• _Provided data_
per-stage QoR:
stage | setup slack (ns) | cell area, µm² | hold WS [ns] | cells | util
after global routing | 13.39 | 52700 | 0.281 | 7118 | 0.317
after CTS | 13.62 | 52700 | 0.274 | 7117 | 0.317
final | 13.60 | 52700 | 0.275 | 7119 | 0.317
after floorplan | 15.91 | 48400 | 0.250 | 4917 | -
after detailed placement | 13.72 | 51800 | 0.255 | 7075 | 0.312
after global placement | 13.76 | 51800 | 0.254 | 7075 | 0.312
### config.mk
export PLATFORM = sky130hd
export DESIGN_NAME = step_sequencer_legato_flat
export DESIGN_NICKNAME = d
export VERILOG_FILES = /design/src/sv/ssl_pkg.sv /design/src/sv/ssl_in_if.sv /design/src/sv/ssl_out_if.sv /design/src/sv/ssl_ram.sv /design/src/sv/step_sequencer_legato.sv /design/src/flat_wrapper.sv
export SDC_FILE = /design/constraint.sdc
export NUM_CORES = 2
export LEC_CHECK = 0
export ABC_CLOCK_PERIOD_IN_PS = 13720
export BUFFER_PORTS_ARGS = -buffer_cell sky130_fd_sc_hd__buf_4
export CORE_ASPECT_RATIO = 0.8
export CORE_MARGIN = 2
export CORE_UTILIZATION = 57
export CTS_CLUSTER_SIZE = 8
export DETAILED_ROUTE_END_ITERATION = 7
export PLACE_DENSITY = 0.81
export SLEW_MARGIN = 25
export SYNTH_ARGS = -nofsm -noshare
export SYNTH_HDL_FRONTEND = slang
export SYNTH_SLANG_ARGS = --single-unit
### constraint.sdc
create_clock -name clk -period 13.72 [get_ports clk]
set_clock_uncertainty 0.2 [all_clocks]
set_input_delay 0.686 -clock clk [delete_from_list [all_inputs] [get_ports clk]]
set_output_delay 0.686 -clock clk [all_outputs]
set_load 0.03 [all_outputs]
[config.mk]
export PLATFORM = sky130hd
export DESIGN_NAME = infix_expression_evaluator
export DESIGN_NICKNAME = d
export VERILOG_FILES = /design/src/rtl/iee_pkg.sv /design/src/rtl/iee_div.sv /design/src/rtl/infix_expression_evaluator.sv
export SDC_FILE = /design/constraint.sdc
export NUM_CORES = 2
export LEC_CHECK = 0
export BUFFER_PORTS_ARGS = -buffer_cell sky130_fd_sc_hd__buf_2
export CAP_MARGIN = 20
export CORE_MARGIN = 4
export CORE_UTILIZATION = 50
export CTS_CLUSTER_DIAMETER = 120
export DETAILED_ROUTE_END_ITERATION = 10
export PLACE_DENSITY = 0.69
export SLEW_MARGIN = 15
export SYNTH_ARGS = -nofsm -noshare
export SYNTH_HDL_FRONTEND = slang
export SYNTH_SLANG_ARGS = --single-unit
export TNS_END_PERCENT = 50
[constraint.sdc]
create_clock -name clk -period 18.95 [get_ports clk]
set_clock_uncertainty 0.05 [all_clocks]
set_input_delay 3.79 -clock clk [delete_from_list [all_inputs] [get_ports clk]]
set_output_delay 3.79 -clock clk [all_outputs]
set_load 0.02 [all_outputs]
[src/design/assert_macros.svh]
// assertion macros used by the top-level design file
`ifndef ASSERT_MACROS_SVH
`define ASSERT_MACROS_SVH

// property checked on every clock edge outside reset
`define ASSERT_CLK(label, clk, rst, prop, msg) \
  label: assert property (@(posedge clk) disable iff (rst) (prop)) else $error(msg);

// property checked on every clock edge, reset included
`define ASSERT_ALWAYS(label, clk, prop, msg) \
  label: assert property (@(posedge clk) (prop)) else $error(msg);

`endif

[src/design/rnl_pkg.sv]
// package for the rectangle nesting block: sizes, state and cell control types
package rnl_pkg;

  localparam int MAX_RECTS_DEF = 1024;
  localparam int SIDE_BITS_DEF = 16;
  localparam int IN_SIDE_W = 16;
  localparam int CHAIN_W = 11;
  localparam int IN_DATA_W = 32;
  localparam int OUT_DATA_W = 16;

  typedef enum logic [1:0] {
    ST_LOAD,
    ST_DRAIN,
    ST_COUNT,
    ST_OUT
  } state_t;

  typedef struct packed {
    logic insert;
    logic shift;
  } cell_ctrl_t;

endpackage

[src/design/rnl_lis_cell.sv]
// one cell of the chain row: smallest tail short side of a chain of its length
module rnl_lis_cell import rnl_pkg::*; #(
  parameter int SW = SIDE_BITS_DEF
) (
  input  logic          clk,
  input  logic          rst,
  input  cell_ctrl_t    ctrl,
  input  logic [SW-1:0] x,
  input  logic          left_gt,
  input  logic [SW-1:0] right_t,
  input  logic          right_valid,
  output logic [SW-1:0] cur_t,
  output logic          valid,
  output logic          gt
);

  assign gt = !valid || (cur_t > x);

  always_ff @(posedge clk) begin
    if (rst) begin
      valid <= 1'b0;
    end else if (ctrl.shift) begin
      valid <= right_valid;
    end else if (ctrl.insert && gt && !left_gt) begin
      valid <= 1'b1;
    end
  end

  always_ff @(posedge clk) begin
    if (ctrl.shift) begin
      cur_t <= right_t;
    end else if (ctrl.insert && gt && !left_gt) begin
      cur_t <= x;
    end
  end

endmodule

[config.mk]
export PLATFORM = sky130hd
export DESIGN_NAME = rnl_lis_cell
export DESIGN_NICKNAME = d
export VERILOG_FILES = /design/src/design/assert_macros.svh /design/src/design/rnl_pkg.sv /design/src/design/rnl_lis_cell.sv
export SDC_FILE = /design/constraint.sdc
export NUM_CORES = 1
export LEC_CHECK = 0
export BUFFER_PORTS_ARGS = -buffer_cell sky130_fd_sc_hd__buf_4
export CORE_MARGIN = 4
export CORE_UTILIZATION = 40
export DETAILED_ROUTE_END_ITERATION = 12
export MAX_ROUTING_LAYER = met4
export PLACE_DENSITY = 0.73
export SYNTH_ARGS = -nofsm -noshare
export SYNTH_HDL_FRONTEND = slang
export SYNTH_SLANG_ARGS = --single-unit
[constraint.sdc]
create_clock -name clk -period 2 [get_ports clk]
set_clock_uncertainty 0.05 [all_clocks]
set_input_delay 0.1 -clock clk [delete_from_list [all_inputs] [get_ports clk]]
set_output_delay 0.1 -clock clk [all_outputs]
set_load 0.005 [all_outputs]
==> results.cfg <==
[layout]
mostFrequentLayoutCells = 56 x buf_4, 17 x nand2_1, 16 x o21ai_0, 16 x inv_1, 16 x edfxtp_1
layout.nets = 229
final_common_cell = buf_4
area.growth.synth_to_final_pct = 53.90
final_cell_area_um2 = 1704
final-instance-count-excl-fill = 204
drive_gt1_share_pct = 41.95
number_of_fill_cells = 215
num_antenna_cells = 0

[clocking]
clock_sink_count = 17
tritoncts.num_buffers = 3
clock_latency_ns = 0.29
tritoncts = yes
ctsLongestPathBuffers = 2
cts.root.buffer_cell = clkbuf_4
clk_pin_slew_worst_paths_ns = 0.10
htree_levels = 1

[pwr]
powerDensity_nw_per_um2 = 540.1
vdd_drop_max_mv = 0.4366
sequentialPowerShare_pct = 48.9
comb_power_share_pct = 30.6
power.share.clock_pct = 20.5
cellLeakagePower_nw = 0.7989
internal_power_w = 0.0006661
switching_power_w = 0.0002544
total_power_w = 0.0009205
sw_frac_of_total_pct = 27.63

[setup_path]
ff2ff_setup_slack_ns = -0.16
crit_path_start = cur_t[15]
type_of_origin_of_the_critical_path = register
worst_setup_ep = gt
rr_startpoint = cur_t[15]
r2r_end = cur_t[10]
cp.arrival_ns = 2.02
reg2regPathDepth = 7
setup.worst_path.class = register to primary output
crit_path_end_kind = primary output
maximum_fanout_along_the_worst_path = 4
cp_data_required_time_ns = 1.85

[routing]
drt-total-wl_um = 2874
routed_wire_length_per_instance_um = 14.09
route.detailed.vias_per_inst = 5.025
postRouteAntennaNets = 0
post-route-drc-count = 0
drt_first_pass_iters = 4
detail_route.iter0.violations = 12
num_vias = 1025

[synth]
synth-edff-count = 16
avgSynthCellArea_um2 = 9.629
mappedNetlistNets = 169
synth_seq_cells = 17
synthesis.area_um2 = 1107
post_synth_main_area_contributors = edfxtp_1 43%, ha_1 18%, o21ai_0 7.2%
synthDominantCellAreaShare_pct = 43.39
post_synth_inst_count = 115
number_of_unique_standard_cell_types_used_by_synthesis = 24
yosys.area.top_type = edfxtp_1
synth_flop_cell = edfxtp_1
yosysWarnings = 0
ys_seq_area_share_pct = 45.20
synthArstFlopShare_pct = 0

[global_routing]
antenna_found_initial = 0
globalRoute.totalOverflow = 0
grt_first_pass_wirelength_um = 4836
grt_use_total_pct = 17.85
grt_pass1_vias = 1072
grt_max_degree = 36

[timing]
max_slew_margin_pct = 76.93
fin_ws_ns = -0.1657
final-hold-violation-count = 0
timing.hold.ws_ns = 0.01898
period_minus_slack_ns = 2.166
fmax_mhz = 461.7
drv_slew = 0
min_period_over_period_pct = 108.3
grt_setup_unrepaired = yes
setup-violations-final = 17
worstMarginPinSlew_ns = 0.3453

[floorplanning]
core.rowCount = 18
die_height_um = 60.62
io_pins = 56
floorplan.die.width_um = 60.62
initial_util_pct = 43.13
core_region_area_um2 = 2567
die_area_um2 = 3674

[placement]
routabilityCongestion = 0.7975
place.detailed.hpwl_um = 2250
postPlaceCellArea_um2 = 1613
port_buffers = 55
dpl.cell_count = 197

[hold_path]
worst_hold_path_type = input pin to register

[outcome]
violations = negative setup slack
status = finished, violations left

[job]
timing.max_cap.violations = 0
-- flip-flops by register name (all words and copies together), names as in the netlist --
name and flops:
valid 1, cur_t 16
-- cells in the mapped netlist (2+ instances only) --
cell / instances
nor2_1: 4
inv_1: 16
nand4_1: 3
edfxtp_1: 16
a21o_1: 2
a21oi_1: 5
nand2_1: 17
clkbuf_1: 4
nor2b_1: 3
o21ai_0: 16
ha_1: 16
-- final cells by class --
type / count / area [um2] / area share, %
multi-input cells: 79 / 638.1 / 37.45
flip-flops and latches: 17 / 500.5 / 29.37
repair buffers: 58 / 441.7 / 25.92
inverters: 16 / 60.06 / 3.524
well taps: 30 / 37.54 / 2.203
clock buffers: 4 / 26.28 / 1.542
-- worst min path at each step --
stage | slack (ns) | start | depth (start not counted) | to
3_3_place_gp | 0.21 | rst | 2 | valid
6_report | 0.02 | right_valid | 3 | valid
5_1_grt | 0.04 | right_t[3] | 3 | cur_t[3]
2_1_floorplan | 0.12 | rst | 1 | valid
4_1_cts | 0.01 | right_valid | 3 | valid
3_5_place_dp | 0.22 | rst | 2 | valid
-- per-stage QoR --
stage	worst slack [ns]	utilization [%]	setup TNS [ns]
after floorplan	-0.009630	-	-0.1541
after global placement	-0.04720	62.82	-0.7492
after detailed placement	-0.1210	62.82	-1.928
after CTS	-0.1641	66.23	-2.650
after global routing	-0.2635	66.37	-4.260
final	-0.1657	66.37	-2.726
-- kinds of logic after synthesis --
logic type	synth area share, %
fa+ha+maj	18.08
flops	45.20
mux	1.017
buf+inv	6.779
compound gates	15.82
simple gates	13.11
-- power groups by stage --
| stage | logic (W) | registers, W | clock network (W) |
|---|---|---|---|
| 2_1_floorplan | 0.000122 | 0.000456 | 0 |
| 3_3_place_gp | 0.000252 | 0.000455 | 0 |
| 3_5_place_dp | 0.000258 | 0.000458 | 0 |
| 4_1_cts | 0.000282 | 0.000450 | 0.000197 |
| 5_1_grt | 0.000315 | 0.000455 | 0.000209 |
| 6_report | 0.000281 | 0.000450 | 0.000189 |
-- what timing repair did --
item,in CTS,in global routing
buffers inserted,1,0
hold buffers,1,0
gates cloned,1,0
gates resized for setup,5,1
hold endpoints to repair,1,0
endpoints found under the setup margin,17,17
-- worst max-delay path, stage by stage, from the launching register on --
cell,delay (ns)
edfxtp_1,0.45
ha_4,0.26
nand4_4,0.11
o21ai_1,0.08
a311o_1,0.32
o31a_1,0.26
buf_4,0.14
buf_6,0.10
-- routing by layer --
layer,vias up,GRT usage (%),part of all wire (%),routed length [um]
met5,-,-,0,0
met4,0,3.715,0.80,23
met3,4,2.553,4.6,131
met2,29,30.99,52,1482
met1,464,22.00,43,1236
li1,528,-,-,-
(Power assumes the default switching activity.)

• _Assignment_
Whatever else the listing above holds, retype exactly only the lines from the one containing "[setup_path]" to the one containing "drt_first_pass_iters = 4", both ends kept.

• _Solution to the problem_
[setup_path]
ff2ff_setup_slack_ns = -0.16
crit_path_start = cur_t[15]
type_of_origin_of_the_critical_path = register
worst_setup_ep = gt
rr_startpoint = cur_t[15]
r2r_end = cur_t[10]
cp.arrival_ns = 2.02
reg2regPathDepth = 7
setup.worst_path.class = register to primary output
crit_path_end_kind = primary output
maximum_fanout_along_the_worst_path = 4
cp_data_required_time_ns = 1.85

[routing]
drt-total-wl_um = 2874
routed_wire_length_per_instance_um = 14.09
route.detailed.vias_per_inst = 5.025
postRouteAntennaNets = 0
post-route-drc-count = 0
drt_first_pass_iters = 4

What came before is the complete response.